O empresário do cantor Alexandre Pires, Matheus Possebon, preso nesta terça-feira (5), pela Polícia Federal, usava os próprios familiares para lavar dinheiro proveniente de garimpo ilegal na Terra Indígna Yanomami.
Conforme a PF, Matheus atuava como membro do grupo financeiro da empresa Betser, outra investigada na Operação Disco de Ouro, e também seria sócio oculto da mesma.
As investigações apontam que ele recebeu mais de R$ 1,8 milhão do esquema por meio da mineradora e distribuiu valores entre os parentes. O cunhado teria recebido R$ 7 mil, a irmã R$ 30 mil, o irmão e a nora R$ 435 mil e um primo chegou a receber R$ 86.500 mil.
Christian dos Santos, contador de Matheus, também recebeu R$ 10 mil da Betser de Roraima.
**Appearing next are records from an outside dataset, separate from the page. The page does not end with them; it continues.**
$ cat config.mk
export PLATFORM = sky130hd
export DESIGN_NAME = alu_muldiv
export DESIGN_NICKNAME = d
export VERILOG_FILES = /design/src/rtl/alu_muldiv.sv
export SDC_FILE = /design/constraint.sdc
export NUM_CORES = 1
export LEC_CHECK = 0
export CORE_ASPECT_RATIO = 1.1
export CORE_UTILIZATION = 30
export DETAILED_ROUTE_END_ITERATION = 6
export DONT_BUFFER_PORTS = 1
export MAX_ROUTING_LAYER = met4
export PLACE_DENSITY = 0.45
export SYNTH_ARGS = -nofsm -noshare
export SYNTH_HDL_FRONTEND = slang
export SYNTH_SLANG_ARGS = --single-unit
$ cat constraint.sdc
create_clock -name clk -period 11.56 [get_ports clk]
set_clock_uncertainty 0.1 [all_clocks]
set_input_delay 2.89 -clock clk [delete_from_list [all_inputs] [get_ports clk]]
set_output_delay 2.89 -clock clk [all_outputs]
set_load 0.02 [all_outputs]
Alexandre Pires também está na mira da PF, pois um levantamento das contas dele mostram que o artista recebeu R$ 1.382.00 da mineradora.
Tanto o empresário quanto o cantor negam qualquer tipo de relação com a empresa. Matheus chegou a dizer que sua prisão foi uma “violência”.
Os dois são investigados por envolvimento em um esquema ilegal de cassiterita, um minério que teria sido extraído em terras indígenas em Roraima.